Optional OpenCode plugin usage is separate from the MCP server command:
```json
{
"plugin": ["kibi-opencode"]
}
```
Use the plugin when you want OpenCode prompt guidance and background sync/check
maintenance. Keep the `mcp.kibi` entry configured against the project-local
`kibi-mcp` binary either way.
`kibi-opencode` auto-updates its cached OpenCode plugin package by default on
startup. To keep the plugin fixed, pin an exact version in the plugin array,
for example `"kibi-opencode@0.15.0"`; MCP/CLI/core project dependencies remain
under your package manager's control.
## Quick Start
Initialize kibi in your repository:
```bash
# Verify environment prerequisites
npm exec -- kibi doctor
# Initialize .kb/ and install git hooks
npm exec -- kibi init
# Parse markdown docs and symbols into branch KB
npm exec -- kibi sync
# Discover relevant knowledge before exact lookups
npm exec -- kibi search auth
# Inspect current branch snapshot and freshness
npm exec -- kibi status
# Run integrity checks
npm exec -- kibi check
```
> **Note:** `kibi init` installs git hooks by default and writes `.kb/` ignore entries to `.gitignore`. Hooks automatically sync your KB on branch checkout and merge.
### Typical discovery workflow
```bash
# Explore the KB first
npm exec -- kibi search login
# Then follow up with exact/source-linked queries
npm exec -- kibi query req --source src/auth/login.ts --format table
# Check branch attachment and freshness when needed
npm exec -- kibi status
# Ask focused reporting questions
npm exec -- kibi gaps req --missing-rel specified_by,verified_by --format table
npm exec -- kibi coverage --by req --format table
```
## Documentation
- **[Installation Guide](docs/install.md)** — Prerequisites, SWI-Prolog setup, and verification steps
- **[CLI Reference](docs/cli-reference.md)** — Complete command documentation with all flags and options
- **[Troubleshooting](docs/troubleshooting.md)** — Recovery procedures and common issues
- **[Entity Schema](docs/entity-schema.md)** — Entity types, relationships, and examples
- **[Architecture](docs/architecture.md)** — System architecture and component descriptions
- **[Inference Rules](docs/inference-rules.md)** — Validation rules and constraint logic
- **[MCP Reference](docs/mcp-reference.md)** — MCP server documentation
- **[LLM Prompts](docs/prompts/llm-rules.md)** — Ready-to-copy system prompts for agents
- **[AGENTS.md](AGENTS.md)** — Guidelines for AI agents working on kibi projects
- **[Contributing](CONTRIBUTING.md)** — Development setup and contributor workflow
## Release and Versioning
Kibi uses a two-branch release model with [Changesets](https://github.com/changesets/changesets).

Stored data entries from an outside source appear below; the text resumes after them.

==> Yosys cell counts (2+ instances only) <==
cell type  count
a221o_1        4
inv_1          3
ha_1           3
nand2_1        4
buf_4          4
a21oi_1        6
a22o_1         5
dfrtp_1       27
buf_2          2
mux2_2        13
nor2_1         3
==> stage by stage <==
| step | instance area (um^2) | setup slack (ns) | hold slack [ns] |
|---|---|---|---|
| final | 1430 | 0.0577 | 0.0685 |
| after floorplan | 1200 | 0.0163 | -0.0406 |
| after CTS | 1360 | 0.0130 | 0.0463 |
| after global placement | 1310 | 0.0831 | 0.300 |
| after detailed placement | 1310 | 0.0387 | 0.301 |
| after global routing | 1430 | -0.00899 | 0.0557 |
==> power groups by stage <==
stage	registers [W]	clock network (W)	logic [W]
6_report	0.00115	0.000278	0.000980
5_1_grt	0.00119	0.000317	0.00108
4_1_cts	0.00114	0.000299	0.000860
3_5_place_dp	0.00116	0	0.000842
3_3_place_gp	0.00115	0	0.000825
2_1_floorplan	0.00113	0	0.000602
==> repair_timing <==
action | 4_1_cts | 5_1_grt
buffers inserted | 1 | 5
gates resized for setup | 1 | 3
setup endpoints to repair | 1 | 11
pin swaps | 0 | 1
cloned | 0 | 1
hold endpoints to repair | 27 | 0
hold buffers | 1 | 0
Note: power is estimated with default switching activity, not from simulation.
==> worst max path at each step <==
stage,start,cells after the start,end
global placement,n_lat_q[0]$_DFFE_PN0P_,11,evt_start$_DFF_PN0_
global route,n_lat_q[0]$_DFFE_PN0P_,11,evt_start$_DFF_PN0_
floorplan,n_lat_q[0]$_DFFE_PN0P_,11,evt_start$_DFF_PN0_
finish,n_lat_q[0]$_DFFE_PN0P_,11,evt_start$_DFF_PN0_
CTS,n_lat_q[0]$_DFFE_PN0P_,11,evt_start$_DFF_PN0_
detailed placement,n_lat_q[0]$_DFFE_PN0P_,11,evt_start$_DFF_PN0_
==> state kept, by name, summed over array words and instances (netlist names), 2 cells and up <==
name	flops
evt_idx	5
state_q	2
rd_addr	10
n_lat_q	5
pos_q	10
### config.mk
export PLATFORM = sky130hd
export DESIGN_NAME = x_driver_mc
export DESIGN_NICKNAME = d
export VERILOG_FILES = /design/src/rtl/x_driver_pkg.sv /design/src/rtl/x_adv_gen.sv /design/src/rtl/x_driver_mc.sv
export SDC_FILE = /design/constraint.sdc
export NUM_CORES = 1
export LEC_CHECK = 0
export CELL_PAD_IN_SITES_DETAIL_PLACEMENT = 0
export CELL_PAD_IN_SITES_GLOBAL_PLACEMENT = 2
export CORE_MARGIN = 5
export CORE_UTILIZATION = 36
export DETAILED_ROUTE_END_ITERATION = 10
export GPL_TIMING_DRIVEN = 0
export PLACE_DENSITY_LB_ADDON = 0.08
export SLEW_MARGIN = 20
export SYNTH_ARGS = -nofsm -noshare
export SYNTH_HDL_FRONTEND = slang
export SYNTH_SLANG_ARGS = --single-unit
### constraint.sdc
create_clock -name i_clk -period 7.1 [get_ports i_clk]
set_input_delay 1.065 -clock i_clk [delete_from_list [all_inputs] [get_ports i_clk]]
set_output_delay 1.065 -clock i_clk [all_outputs]
set_load 0.01 [all_outputs]
### src/rtl/x_driver_pkg.sv
// rtl/x_driver_pkg.sv - shared types and constants for the tester-to-23K640 command driver
package x_driver_pkg;

  typedef enum logic [1:0] {
    IDLE    = 2'd0,
    ISSUE   = 2'd1,
    COLLECT = 2'd2,
    RETURN  = 2'd3
  } state_e;

  // Bit positions inside a tester byte
  localparam int BIT_LOAD  = 0;
  localparam int BIT_SHIFT = 1;
  localparam int BIT_EXEC  = 2;

  // Command word width: {mask, rd_n_wr, addr, wdata}
  function automatic int cmd_w(input int channels, input int addr_w);
    return channels + 1 + addr_w + 8;
  endfunction

endpackage

### src/rtl/x_adv_gen.sv
// rtl/x_adv_gen.sv - programmable-period advance strobe generator
module x_adv_gen (
  input  logic       clk_i,
  input  logic       rst_n_i,
  input  logic       load_i,
  input  logic [6:0] top_i,
  output logic       advance_o
);

  logic [6:0] top_q;
  logic [6:0] cnt_q;
  logic       hit_w;

  assign hit_w = (cnt_q == top_q);

  // The strobe is forced low while reset is held so it reads idle during reset
  assign advance_o = hit_w & rst_n_i;

  // Period register and free-running counter; a smaller new period wraps through 127
  always_ff @(posedge clk_i) begin
    if (!rst_n_i) begin
      top_q <= '0;
      cnt_q <= '0;
    end else begin
      if (load_i) begin
        top_q <= top_i;
      end
      cnt_q <= hit_w ? 7'd0 : cnt_q + 7'd1;
    end
  end

endmodule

Work happens on `develop`, where version bumps are applied. The `master` branch is publish-only.
### Release Flow
1. **Development**: Create changesets on `develop` as you work.

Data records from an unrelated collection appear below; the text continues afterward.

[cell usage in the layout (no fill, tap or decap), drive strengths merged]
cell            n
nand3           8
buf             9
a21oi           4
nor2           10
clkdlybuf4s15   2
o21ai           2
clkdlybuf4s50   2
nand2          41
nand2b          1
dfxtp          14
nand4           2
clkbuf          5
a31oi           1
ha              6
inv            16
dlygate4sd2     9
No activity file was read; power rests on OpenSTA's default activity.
[config.mk]
export PLATFORM = sky130hd
export DESIGN_NAME = rst_sequencer
export DESIGN_NICKNAME = d
export VERILOG_FILES = /design/src/rtl/syscon_pkg.sv /design/src/rtl/rst_sync.sv /design/src/rtl/rst_sequencer.sv
export SDC_FILE = /design/constraint.sdc
export NUM_CORES = 1
export LEC_CHECK = 0
export ABC_CLOCK_PERIOD_IN_PS = 2550
export CAP_MARGIN = 20
export CORE_UTILIZATION = 40
export DETAILED_ROUTE_END_ITERATION = 10
export HOLD_SLACK_MARGIN = 0.1
export PLACE_DENSITY = 0.62
export SLEW_MARGIN = 0
export SYNTH_ARGS = -nofsm -noshare
export SYNTH_HDL_FRONTEND = slang
export SYNTH_SLANG_ARGS = --single-unit
[constraint.sdc]
create_clock -name clk_i -period 2.55 [get_ports clk_i]
set_input_delay 0.51 -clock clk_i [delete_from_list [all_inputs] [get_ports clk_i]]
set_output_delay 0.51 -clock clk_i [all_outputs]
set_load 0.01 [all_outputs]
$ cat config.mk
export PLATFORM = sky130hd
export DESIGN_NAME = anubis_round_key_buffer
export DESIGN_NICKNAME = d
export VERILOG_FILES = /design/src/rtl/anubis_round_key_buffer.sv
export SDC_FILE = /design/constraint.sdc
export NUM_CORES = 2
export LEC_CHECK = 0
export CORE_UTILIZATION = 39
export DETAILED_ROUTE_END_ITERATION = 6
export PLACE_DENSITY = 0.63
export RECOVER_POWER = 100
export SYNTH_ARGS = -nofsm -noshare
export SYNTH_HDL_FRONTEND = slang
export SYNTH_SLANG_ARGS = --single-unit
$ cat constraint.sdc
create_clock -name clk -period 23.5 [get_ports clk]
set_input_delay 3.525 -clock clk [delete_from_list [all_inputs] [get_ports clk]]
set_output_delay 3.525 -clock clk [all_outputs]
set_load 0.1 [all_outputs]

2. **Versioning**: Run `bun run version-packages` on `develop` to apply bumps.
3. **Merge**: Merge `develop` into `master`.

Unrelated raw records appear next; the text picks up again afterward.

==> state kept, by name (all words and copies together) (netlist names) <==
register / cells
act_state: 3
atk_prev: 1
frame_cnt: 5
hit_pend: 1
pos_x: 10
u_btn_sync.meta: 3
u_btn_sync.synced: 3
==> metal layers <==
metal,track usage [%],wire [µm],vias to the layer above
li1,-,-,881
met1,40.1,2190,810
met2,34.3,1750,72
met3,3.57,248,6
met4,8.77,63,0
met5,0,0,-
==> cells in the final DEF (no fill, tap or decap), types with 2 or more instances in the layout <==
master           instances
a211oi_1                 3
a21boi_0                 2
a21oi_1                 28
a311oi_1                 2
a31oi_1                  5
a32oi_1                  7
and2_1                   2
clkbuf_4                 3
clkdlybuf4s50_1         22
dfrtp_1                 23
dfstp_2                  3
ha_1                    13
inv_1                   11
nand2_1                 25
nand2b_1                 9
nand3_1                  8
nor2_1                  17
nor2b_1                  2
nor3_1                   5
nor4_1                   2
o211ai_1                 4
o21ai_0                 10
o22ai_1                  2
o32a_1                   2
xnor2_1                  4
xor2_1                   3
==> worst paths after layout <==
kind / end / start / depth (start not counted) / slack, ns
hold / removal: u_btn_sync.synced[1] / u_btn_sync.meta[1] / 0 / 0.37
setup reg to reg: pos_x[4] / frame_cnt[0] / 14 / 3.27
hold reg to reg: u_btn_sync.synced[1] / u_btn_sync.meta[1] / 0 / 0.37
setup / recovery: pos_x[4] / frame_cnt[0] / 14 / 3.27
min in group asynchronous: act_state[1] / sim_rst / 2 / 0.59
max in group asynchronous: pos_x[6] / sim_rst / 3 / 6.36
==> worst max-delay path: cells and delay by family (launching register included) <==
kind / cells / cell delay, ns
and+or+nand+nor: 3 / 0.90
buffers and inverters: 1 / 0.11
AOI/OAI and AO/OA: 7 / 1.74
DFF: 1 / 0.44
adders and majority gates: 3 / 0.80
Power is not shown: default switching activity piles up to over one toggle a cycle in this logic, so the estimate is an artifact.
File: src/rtl/fwd_scoreboard.sv
// rtl/fwd_scoreboard.sv - forwarding and load-use hazard scoreboard for the EX operand muxes
//
// Tracks every accepted register-writing instruction through NSTG downstream
// stages (0 = MEM, 1 = WB, ...) and, per source operand, selects the youngest
// in-flight result once it is available, or raises a stall when it is not.
//
// Ports:
//   clk_i, rst_n_i      clock, synchronous active-low reset
//   flush_i             drop every tracked instruction and the one in the issue slot
//   issue_valid_i       instruction present in the issue slot
//   issue_we_i          it writes a register
//   issue_rd_i          its destination register
//   issue_rdy_i         first stage index whose stg_data holds its result
//   src_addr_i          source register addresses, operand i at [i*AW +: AW]
//   src_use_i           operand i is actually read
//   rf_data_i           register-file read data per operand
//   stg_data_i          result data held in stage k, at [k*DW +: DW]
//   fw_data_o           selected operand data
//   fw_hit_o            operand i taken from the pipeline
//   fw_stg_o            stage index forwarded from (0 when no hit)
//   stall_o             issue slot must hold
//   stall_cnt_o         saturating count of stall cycles

module fwd_scoreboard #(
  parameter int DW   = 32,
  parameter int AW   = 5,
  parameter int NSTG = 3,
  parameter int NSRC = 2,
  parameter int SW   = $clog2(NSTG) + 1
) (
  input  logic               clk_i,
  input  logic               rst_n_i,
  input  logic               flush_i,
  input  logic               issue_valid_i,
  input  logic               issue_we_i,
  input  logic [AW-1:0]      issue_rd_i,
  input  logic [SW-1:0]      issue_rdy_i,
  input  logic [NSRC*AW-1:0] src_addr_i,
  input  logic [NSRC-1:0]    src_use_i,
  input  logic [NSRC*DW-1:0] rf_data_i,
  input  logic [NSTG*DW-1:0] stg_data_i,
  output logic [NSRC*DW-1:0] fw_data_o,
  output logic [NSRC-1:0]    fw_hit_o,
  output logic [NSRC*SW-1:0] fw_stg_o,
  output logic               stall_o,
  output logic [15:0]        stall_cnt_o
);

  // Tracker: entry k holds the instruction accepted k+1 cycles ago.
  logic [NSTG-1:0] valid_q, valid_d;
  logic [NSTG-1:0] we_q;
  logic [AW-1:0]   rd_q  [NSTG];
  logic [SW-1:0]   rdy_q [NSTG];
  logic [15:0]     stall_cnt_q, stall_cnt_d;

  logic [NSRC-1:0] pending;
  logic [AW-1:0]   src;
  logic            found;
  logic [SW-1:0]   hit_stg;
  logic [SW-1:0]   hit_rdy;
  logic [DW-1:0]   hit_data;

  // Operand lookup and hazard detection.
  always_comb begin
    fw_data_o = rf_data_i;
    fw_hit_o  = '0;
    fw_stg_o  = '0;
    pending   = '0;
    src       = '0;
    found     = 1'b0;
    hit_stg   = '0;
    hit_rdy   = '0;
    hit_data  = '0;
    for (int i = 0; i < NSRC; i++) begin
      src      = src_addr_i[i*AW +: AW];
      found    = 1'b0;
      hit_stg  = '0;
      hit_rdy  = '0;
      hit_data = '0;
      // r0 is hardwired; a nonzero src also keeps rd==0 entries from matching.
      if (src_use_i[i] && (src != '0)) begin
        // Scan oldest to youngest so the youngest match is the one left standing.
        for (int k = NSTG - 1; k >= 0; k--) begin
          if (valid_q[k] && we_q[k] && (rd_q[k] == src)) begin
            found    = 1'b1;
            hit_stg  = SW'(k);
            hit_rdy  = rdy_q[k];
            hit_data = stg_data_i[k*DW +: DW];
          end
        end
      end
      if (found) begin
        if (hit_stg >= hit_rdy) begin
          fw_hit_o[i]             = 1'b1;
          fw_stg_o[i*SW +: SW]    = hit_stg;
          fw_data_o[i*DW +: DW]   = hit_data;
        end else begin
          // Youngest producer has not reached its result stage yet; an older
          // ready match must not be used instead.
          pending[i] = 1'b1;
        end
      end
    end
    stall_o = issue_valid_i && (|pending);
  end

  // Next-state for tracker valid bits and the stall counter.
  always_comb begin
    valid_d     = valid_q;
    stall_cnt_d = stall_cnt_q;
    if (flush_i) begin
      valid_d = '0;
    end else begin
      valid_d[0] = issue_valid_i && !stall_o;
      for (int k = 1; k < NSTG; k++) begin
        valid_d[k] = valid_q[k-1];
      end
    end
    if (stall_o && !flush_i && (stall_cnt_q != 16'hFFFF)) begin
      stall_cnt_d = stall_cnt_q + 16'd1;
    end
  end

  always_ff @(posedge clk_i) begin
    if (!rst_n_i) begin
      valid_q     <= '0;
      stall_cnt_q <= '0;
    end else begin
      valid_q     <= valid_d;
      stall_cnt_q <= stall_cnt_d;
    end
  end

  // Payload fields are only meaningful under valid, so they shift unreset.
  always_ff @(posedge clk_i) begin
    we_q[0]  <= issue_we_i;
    rd_q[0]  <= issue_rd_i;
    rdy_q[0] <= issue_rdy_i;
    for (int k = 1; k < NSTG; k++) begin
      we_q[k]  <= we_q[k-1];
      rd_q[k]  <= rd_q[k-1];
      rdy_q[k] <= rdy_q[k-1];
    end
  end

  assign stall_cnt_o = stall_cnt_q;

endmodule
### src/rtl/fb_fetch_pkg.sv
// rtl/fb_fetch_pkg.sv - shared defines, FSM encoding and FIFO entry type for the fetch stage
`ifndef FB_DEFINES_V
`define FB_DEFINES_V
`define FB_32BITS 31:0
`define FB_FETCH_IDLE 2'd0
`define FB_FETCH_WAIT 2'd1
`define FB_FETCH_DROP 2'd2
`define FB_NOP 32'h00000013
`endif

package fb_fetch_pkg;

  // IDLE: nothing in flight; WAIT: response pending; DROP: pending response belongs to a flushed path
  typedef enum logic [1:0] {
    ST_IDLE = `FB_FETCH_IDLE,
    ST_WAIT = `FB_FETCH_WAIT,
    ST_DROP = `FB_FETCH_DROP
  } fetch_state_e;

  // One buffered instruction together with the address it was fetched from
  typedef struct packed {
    logic [`FB_32BITS] pc;
    logic [`FB_32BITS] instr;
  } fetch_entry_t;

endpackage

### src/rtl/fb_fetch_fifo.sv
// rtl/fb_fetch_fifo.sv - synchronous {pc, instr} buffer with push/pop/clear and occupancy count
module fb_fetch_fifo
  import fb_fetch_pkg::*;
#(
  parameter int DEPTH = 2,
  parameter int PTR_W = 1
) (
  input  logic         clk,
  input  logic         rst_i,
  input  logic         clear_i,
  input  logic         push_i,
  input  fetch_entry_t push_data_i,
  input  logic         pop_i,
  output fetch_entry_t head_data_o,
  output logic         full_o,
  output logic         empty_o,
  output logic [PTR_W:0] count_o
);

  localparam logic [PTR_W:0] DEPTH_C = (PTR_W + 1)'(DEPTH);

  fetch_entry_t     mem_q [DEPTH];
  logic [PTR_W-1:0] wr_ptr_q, rd_ptr_q;
  logic [PTR_W:0]   count_q, count_d;
  logic             do_push, do_pop;

  assign full_o      = (count_q == DEPTH_C);
  assign empty_o     = (count_q == '0);
  assign count_o     = count_q;
  assign head_data_o = mem_q[rd_ptr_q];

  // A full buffer never accepts a push and an empty one never pops
  assign do_push = push_i && !full_o;
  assign do_pop  = pop_i && !empty_o;

  // Occupancy only moves when exactly one of push/pop happens
  always_comb begin
    count_d = count_q;
    if (do_push && !do_pop)
      count_d = count_q + (PTR_W + 1)'(1);
    else if (!do_push && do_pop)
      count_d = count_q - (PTR_W + 1)'(1);
  end

  // Pointer and count update; pointers wrap naturally because DEPTH is a power of two
  always_ff @(posedge clk) begin
    if (rst_i || clear_i) begin
      wr_ptr_q <= '0;
      rd_ptr_q <= '0;
      count_q  <= '0;
    end else begin
      if (do_push) wr_ptr_q <= wr_ptr_q + PTR_W'(1);
      if (do_pop)  rd_ptr_q <= rd_ptr_q + PTR_W'(1);
      count_q <= count_d;
    end
  end

  // Entry storage needs no reset: empty_o gates everything read from it
  always_ff @(posedge clk) begin
    if (do_push && !clear_i)
      mem_q[wr_ptr_q] <= push_data_i;
  end

endmodule

### src/rtl/fb_fetch.sv
// rtl/fb_fetch.sv - instruction fetch stage, one outstanding ROM read, buffered to decode; FB_FETCH_PERF_EN adds counters
module fb_fetch
  import fb_fetch_pkg::*;
#(
  parameter int FIFO_DEPTH = 2,
  parameter int PTR_W      = 1
) (
  input  logic              clk,
  input  logic              fetch_reset,
  input  logic [`FB_32BITS] pc_addr,
  output logic              pc_write,
  output logic              imem_req,
  output logic [`FB_32BITS] imem_addr,
  input  logic              imem_ready,
  input  logic              imem_rvalid,
  input  logic [`FB_32BITS] imem_rdata,
  input  logic              flush,
  output logic              if_valid,
  output logic [`FB_32BITS] if_instr,
  output logic [`FB_32BITS] if_pc,
  input  logic              id_ready
`ifdef FB_FETCH_PERF_EN
  ,
  output logic [31:0]       perf_fetched,
  output logic [31:0]       perf_stall
`endif
);

  localparam logic [PTR_W+1:0] DEPTH_W = (PTR_W + 2)'(FIFO_DEPTH);

  fetch_state_e      state_q;
  logic [`FB_32BITS] req_pc_q;
  logic              accept, push, pop;
  logic              fifo_full, fifo_empty;
  logic [PTR_W:0]    fifo_count;
  logic [PTR_W+1:0]  occupancy;
  fetch_entry_t      push_entry, head;

  // Slots already spoken for: buffered entries plus the response in flight (or landing now)
  assign occupancy = {1'b0, fifo_count} + {{(PTR_W + 1){1'b0}}, (state_q == ST_WAIT)};

  assign imem_addr = pc_addr;
  assign imem_req  = !fetch_reset && !flush && (occupancy < DEPTH_W) &&
                     ((state_q == ST_IDLE) || ((state_q == ST_WAIT) && imem_rvalid));
  assign accept    = imem_req && imem_ready;

  // PC advances on an accepted read, or loads the redirect target on flush
  assign pc_write  = fetch_reset || !(accept || flush);

  assign push = (state_q == ST_WAIT) && imem_rvalid && !flush && !fetch_reset && !fifo_full;
  assign pop  = !fifo_empty && id_ready && !flush;

  assign push_entry.pc    = req_pc_q;
  assign push_entry.instr = imem_rdata;

  assign if_valid = !fifo_empty;
  assign if_instr = fifo_empty ? '0 : head.instr;
  assign if_pc    = fifo_empty ? '0 : head.pc;

  fb_fetch_fifo #(
    .DEPTH (FIFO_DEPTH),
    .PTR_W (PTR_W)
  ) u_fifo (
    .clk         (clk),
    .rst_i       (fetch_reset),
    .clear_i     (flush),
    .push_i      (push),
    .push_data_i (push_entry),
    .pop_i       (pop),
    .head_data_o (head),
    .full_o      (fifo_full),
    .empty_o     (fifo_empty),
    .count_o     (fifo_count)
  );

  // Request tracker: latches the accepted address and follows the single outstanding read
  always_ff @(posedge clk) begin
    if (fetch_reset) begin
      state_q  <= ST_IDLE;
      req_pc_q <= '0;
    end else begin
      if (accept) req_pc_q <= pc_addr;
      unique case (state_q)
        ST_IDLE: if (accept) state_q <= ST_WAIT;
        ST_WAIT: begin
          if (flush)
            state_q <= imem_rvalid ? ST_IDLE : ST_DROP;
          else if (imem_rvalid)
            state_q <= accept ? ST_WAIT : ST_IDLE;
        end
        ST_DROP: if (imem_rvalid) state_q <= ST_IDLE;
        default: state_q <= ST_IDLE;
      endcase
    end
  end

`ifdef FB_FETCH_PERF_EN
  logic [31:0] perf_fetched_q, perf_stall_q;

  // Free-running event counters: buffered instructions and PC-hold cycles not caused by flush
  always_ff @(posedge clk) begin
    if (fetch_reset) begin
      perf_fetched_q <= '0;
      perf_stall_q   <= '0;
    end else begin
      if (push) perf_fetched_q <= perf_fetched_q + 32'd1;
      if (pc_write && !flush) perf_stall_q <= perf_stall_q + 32'd1;
    end
  end

  assign perf_fetched = perf_fetched_q;
  assign perf_stall   = perf_stall_q;
`endif

endmodule
### config.mk
export PLATFORM = sky130hd
export DESIGN_NAME = fb_fetch
export DESIGN_NICKNAME = d
export VERILOG_FILES = /design/src/rtl/fb_fetch_pkg.sv /design/src/rtl/fb_fetch_fifo.sv /design/src/rtl/fb_fetch.sv
export SDC_FILE = /design/constraint.sdc
export NUM_CORES = 1
export LEC_CHECK = 0
export CORE_MARGIN = 2
export CORE_UTILIZATION = 49
export CTS_CLUSTER_SIZE = 25
export DETAILED_ROUTE_END_ITERATION = 10
export PLACE_DENSITY = 0.82
export SLEW_MARGIN = 5
export SYNTH_ARGS = -nofsm -noshare
export SYNTH_HDL_FRONTEND = slang
export SYNTH_SLANG_ARGS = --single-unit
### constraint.sdc
create_clock -name clk -period 10.8 [get_ports clk]
set_input_delay 1.08 -clock clk [delete_from_list [all_inputs] [get_ports clk]]
set_output_delay 1.08 -clock clk [all_outputs]
set_load 0.005 [all_outputs]
# After elaboration in Yosys (flattened, before gate mapping)
# Memory sizes are Yosys's and may differ from the RTL's. A register that Yosys moved wholly into a read port is not among the register bits.
# Index checks and enable logic that the tools add are counted.
# word_totals
mem_count	1
input_bits	70
register_bits	38
ram_bits	128
# mem_list
memory	words	width	read_ports	rd_clocked_by_memory_dff	write_ports	line	text
u_fifo.mem_q	2	64	1	1	1	fb_fetch_fifo.sv:22	fetch_entry_t mem_q [DEPTH];
# op_classes
magnitude_cmp	1
eq_ne	6
mux	15
n_reduce_logical	30
n_addsub	5
# op_table
operator	n
32-bit 2-to-1 mux	2
1-bit logical AND	15
2-bit 2-to-1 mux	7
1-bit logical NOT	7
2-bit case mux with 3 select lines	1
1-bit 2-to-1 mux	5
2-bit == test (second input constant)	2
2-bit logical NOT	2
1-bit logical OR	4
2-bit != test (second input constant)	2
2-bit by 1-bit adder with 3-bit output	1
3-bit by 2-bit < comparator with 1-bit output (second input constant)	1
3-bit != test (second input constant)	1
3-bit AND reduction	1
1-bit adder (second input constant)	2
2-bit by 1-bit adder with 2-bit output (second input constant)	1
2-bit by 1-bit == test with 1-bit output (second input constant)	1
2-bit nonzero test	1
2-bit by 1-bit subtractor with 2-bit output (second input constant)	1

# Depth between registers and ports, before layout
# Gate-level depths: netlist of run 1.
# logic_depth
word_depth	10
depth_mapped	8

# Modules after synthesis
# Synthesis of run 1 repeated with hierarchy kept, for this count alone.
# unflattened
hier_cells	488
hier_area_um2	7133.1
# by_module_without_submodules
module	instances	cells_each	area_each_um2
fb_fetch_fifo	1	226	4847.1
fb_fetch	1	262	2285.9

# Worst setup path before layout of run 1
# No wires, ideal clock.
# synth_path
path_kind	input to register
start	in fetch_reset
end	mem u_fifo.mem_q[0][0] in the netlist's numbering (enable)
setup_time_ns	0.644
t_arrival_ns	7.596
setup_slack_ns	2.560
cell_stages	3
path_buffers	1
path_cell_list	or2_2 -> clkbuf_1 -> nor4_1
# synth_via
elab_chain_len	7
# synth_lines
item	line	text
start, declared	fb_fetch.sv:9	input logic fetch_reset,
1-bit logical NOT	fb_fetch.sv:50	assign push = (state_q == ST_WAIT) && imem_rvalid && !flush && !fetch_reset && !fifo_full;
1-bit logical AND (2 in series)	fb_fetch.sv:50	
1-bit logical AND	fb_fetch_fifo.sv:33	assign do_push = push_i && !full_o;
1-bit logical AND	fb_fetch_fifo.sv:60	if (do_push && !clear_i)
1-bit 2-to-1 mux	fb_fetch_fifo.sv:60	
1-bit 2-to-1 mux (implied by the code)	fb_fetch_fifo.sv:61	mem_q[wr_ptr_q] <= push_data_i;
end, declared	fb_fetch_fifo.sv:22	
# Every way passes these cells.

# Worst setup path in the final report of run 1
# layout_path
start	in fetch_reset
end	out pc_write
# layout_via
elab_chain_len	8
# layout_lines
item	line	text
1-bit logical NOT	fb_fetch.sv:43	assign imem_req = !fetch_reset && !flush && (occupancy < DEPTH_W) &&
1-bit logical AND (3 in series)	fb_fetch.sv:43	
1-bit logical AND	fb_fetch.sv:45	assign accept = imem_req && imem_ready;
1-bit logical OR	fb_fetch.sv:48	assign pc_write = fetch_reset || !(accept || flush);
1-bit logical NOT	fb_fetch.sv:48	
1-bit logical OR *	fb_fetch.sv:48	
end, declared	fb_fetch.sv:11	output logic pc_write,
# Every way passes the cells marked *; elsewhere a longest branch is shown, timed or not.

4. **Publish**: `master` CI builds and publishes new versions to npm.
There is no `master → develop` back-merge.
```bash
# Add release metadata (run on develop)
bun run changeset
# Apply version bumps (run on develop)
bun run version-packages
```
---
⚠️ **Alpha Status:** Kibi is in early alpha. Expect breaking changes. Pin exact versions of `kibi-cli`, `kibi-mcp`, `kibi-opencode`, and `kibi-codex` in your projects, and expect to occasionally delete and rebuild your `.kb` folder when upgrading.